The Hard Work but Wonderful Rewards of Building Relationships

This title is long enough to make the attendant article unnecessary, but just in case someone needs help connecting the dots, I’m going to flesh it out.  So, do we really need another article on one of the most overused words in the English language?  Affirmative…desperately.  Yes, we are all in some sort of relationship, many of us in more than one; we know how to tell good ones from bad ones; we know a lot about abusive and dysfunctional relationships; and, we know how to end relationships—although that one may need some more work.

Too many people, however, think relationships just are…kind of like air, water, sun and wind.  You either have them or you don’t.  If you do, you’re lucky, if you don’t, well, too bad.  Uninformed people think that relationships just happen.  You wake up one morning and, voila!  You walk right into a beautiful, fulfilling relationship!  And, you know what?  These people are right about one hundredth of one tenth of one percent of the time!  For the rest of the nearly one hundred percent of us, good relationships are the outcome of months, years and decades of hard, relentless, indefatigable work.  This is the problem.  It’s also the solution. 

Before we go any further, be advised that I am not talking about romantic relationships.  I’m really focusing on the relationship a person has with God, the relationships people have with other church members, and the relationship that maturing children and youth need to form with the church.  It is a HUGE mistake to think that these things just happen or that they will take care of themselves.  Let me be bold: if you are not intentionally investing time, energy and resources into your relationships, they will fall apart and die!  Critical point:  Relationships must be valued for themselves alone—not for what you get out of them, not for personal knowledge, not for financial gain, not for stepping stone or piggyback benefits and not for entertainment.  Relationships, in and of themselves, are the essential ingredients to a rich and fulfilling life.  

Children and Young People

Let’s start with your kids and the church.  I’ve observed two types of parenting habits over the years.  The first is those parents who see to it that their children and young people get involved in church activities.  They bring them to Sunday School and/or youth services, they sacrifice to pay their way to youth rallies, camps and national meetings like Youth Congress, and they encourage them to participate in choirs, dramas and fund raisers.  Much of this is over the kid’s protests and resistance.  The second type of parent never forces anything to happen.  “Johnny doesn’t like Sunday School.  Suzy doesn’t like the youth leader.  If I make them get involved, they will end up resenting the church…and me!  I’m just going to pray for them and let them make up their own mind.”  

Can you guess the outcome?  The kids that were involved formed relationships in the church with other kids, teachers, musicians and leaders that became the foundation for their spiritual lives.  Those on the fringe formed relationships at school, in the neighborhood or with other unchurched friends.  After turning eighteen, they seldom came to church at all.  Why?  Didn’t they learn anything?  Didn’t they like to sing?  Did they have conflicts with church kids?  Wrong questions.  They didn’t have the opportunity to build solid relationships with people in the church.  Here is my contention.  The Sunday School lessons, the youth rally sermons, the choir songs, as important as they are—were not nearly as important as the relationships formed through all these activities!  

Relationship with Mature Adults

What about the adults?  It’s pretty much the same story.  Those people who make every effort to come to church services regularly, who come early or stay late to fellowship with other saints, and who insist on getting involved in church ministries, activities and events enjoy strong and compelling relationships with many people in the church.  The non-participants, the ones who skip tons of church, the ones who are always too busy with their own lives or their own families, or who forge ties with co-workers or other unchurched people rather than with those in the congregation isolate themselves and gradually fade away from the church.  You know the type.  They are the people about whom you say, “Whatever happened to so-and-so?”  It is even as the Apostle John wrote, “Beloved, let us love one another: for love is of God; and every one that loveth is born of God, and knoweth God.
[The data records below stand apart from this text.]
==> flow/design.v (excerpt) <==
module gca_dlnv(
    input [31:0]    coord0,
    input [31:0]    coord1,
    input           ld,
    input           step,
    input           CLK,
    output          FC,
    output [20:0]   ADDR
);
    reg         [15:0] x0;
    reg         [15:0] y0;
    wire        [15:0] x1;
    wire        [15:0] y1;
    reg  signed [15:0] dx, dy;
    reg  signed [15:0] sx, sy;
    reg  signed [15:0] error;
    wire signed [15:0] e2;
    assign x1 = {5'b0, coord1[10:0]};
    assign y1 = {6'b0, coord1[20:11]};
    assign e2 = error <<< 1;
    assign ADDR = {y0[9:0], x0[10:0]};
    assign FC = !ld && (x0 == x1 && y0 == y1 || e2 >= dy && x0 == x1 || e2 <= dx && y0 == y1);
    always @(posedge CLK) begin
        if(ld) begin
            x0 <= {5'b0, coord0[10:0]};
            y0 <= {6'b0, coord0[20:11]};
            sx <= (x0 > x1) ? -16'd1 : 16'd1;
            sy <= (y0 > y1) ? -16'd1 : 16'd1;
            dx <= (x0 < x1) ? (x1 - x0) : (x0 - x1);
            dy <= (y1 < y0) ? (y1 - y0) : (y0 - y1);
            error <= dx + dy;
        end
        if(step && !ld) begin
            if(e2 >= dy) x0 <= x0 + sx;
  ...
make LEC_CHECK=0 ABC_AREA=0 CAP_MARGIN=10 CORE_MARGIN=2 CORE_UTILIZATION=69 CTS_CLUSTER_DIAMETER=50 CTS_CLUSTER_SIZE=16 GPL_ROUTABILITY_DRIVEN=0 GPL_TIMING_DRIVEN=1 MIN_ROUTING_LAYER=met1 PLACE_DENSITY_LB_ADDON=0.18 SLEW_MARGIN=30 TNS_END_PERCENT=5 finish   # period 4.19 ns
run.sh (not shown) runs the stock make flow with config.mk's settings and CLKGATE_MAP_FILE=.
Edit:
- CORE_UTILIZATION: 69 -> 65
- CTS_CLUSTER_DIAMETER: 50 -> 363
- CTS_CLUSTER_SIZE: 16 -> 47
- TNS_END_PERCENT: 5 -> 50
What happened: Sequential share of layout area shrinks by 0.27 points; synthesized cell count stays the same; maximum frequency grows by 0.64%; routed wire length grows by about 2.4%; area after synthesis stays the same; die area grows by about 6%; non-clock buffer count grows by 9; final cell count grows by about 2.7%.
Edit:
- CORE_UTILIZATION: 65 -> 69
- CTS_CLUSTER_DIAMETER: 363 -> 337
- CTS_CLUSTER_SIZE: 47 -> 16
- PLACE_DENSITY: not set -> 0.41
- PLACE_DENSITY_LB_ADDON: 0.18 -> not set
- TNS_END_PERCENT: 50 -> 5
After rerunning:
- worst setup slack is better by 0.041 ns
- via count hardly moves
- cell count is lower by a few percent
- design area decreases slightly
- die size came out lower by a few percent
- utilization climbs by 5.4 points
- fmax goes up slightly
- count of clock-buffer cells in the layout climbs by 2
Edit:
- ABC_AREA: 0 -> not set
- CAP_MARGIN: 10 -> 20
- CORE_UTILIZATION: 69 -> 51
- CTS_CLUSTER_DIAMETER: 337 -> not set
- CTS_CLUSTER_SIZE: 16 -> not set
- GPL_ROUTABILITY_DRIVEN: 0 -> not set
- GPL_TIMING_DRIVEN: 1 -> not set
- MIN_ROUTING_LAYER: met1 -> not set
- PLACE_DENSITY: 0.41 -> not set
- SLEW_MARGIN: 30 -> 20
- TNS_END_PERCENT: 5 -> not set
- clock period: 4.19 -> 4.06 ns (I/O delays scaled with it)
Effect: The changed run went through all stages and came out clean; cell count rose by 7.9%; synthesized cell count stays the same; worst setup slack is better by 0.020 ns; final area went up by 3.0%; global-route usage shrinks by 7.4 points; via count fell by 2.5%; routed wire length grows by 4.6%; register-to-register slack improved by 0.02 ns.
He that loveth not knoweth not God; for God is love. In this was manifested the love of God toward us, because that God sent his only begotten Son into the world, that we might live through him. Herein is love, not that we loved God, but that he loved us, and sent his Son to be the propitiation for our sins. Beloved, if God so loved us, we ought also to love one another. No man hath seen God at any time. If we love one another, God dwelleth in us, and his love is perfected in us.” (1 John 4:7-12).  

I’ve heard all the excuses.  “I don’t like the people.  That brother intimidates me.  That sister makes me mad. That family embarrasses me.  I don’t have time.  I was hurt once by a false friend and I’m not going to let it happen again.  I don’t need to be involved.  I’m doing okay by myself.  They don’t need me.  They can get along without me.  I would just get in the way.  I don’t have anything in common with them.  I don’t like to get too close to anyone.  I’m a very private person.  People just mooch off of me and try to take advantage.  I don’t like to over-commit myself.  I like my freedom to come and go.”  On and on it goes.  The amazing thing, however, is that when this kind of person gets into trouble and needs someone to help, he or she is the first one to criticize the people in the church for not being there for them! 

It is absolutely necessary to realize that the church is a living body in which each member is integrated and interactive with each other member.  Unless one has this concept of how the church is built and how it functions, it is impossible to do the will of God!  We are not like a doctor’s clientele who have a relationship with the doctor but not with any of his or her other patients; we are not like a college class in which each student is independent from other students and interacts only with the teacher.  The church is different.  The church moves as one.  It self-regulates, it ministers to itself and it engages in corporate functions.  From these relationships, each member gains significance, strength and support for his or her life.  In fact, our relationship to God is PROVEN by our relationship to each other!  “Now God himself and our Father, and our Lord Jesus Christ, direct our way unto you. And the Lord make you to increase and abound in love one toward another, and toward all men, even as we do toward you.” (1 Thessalonians 3:11-12). 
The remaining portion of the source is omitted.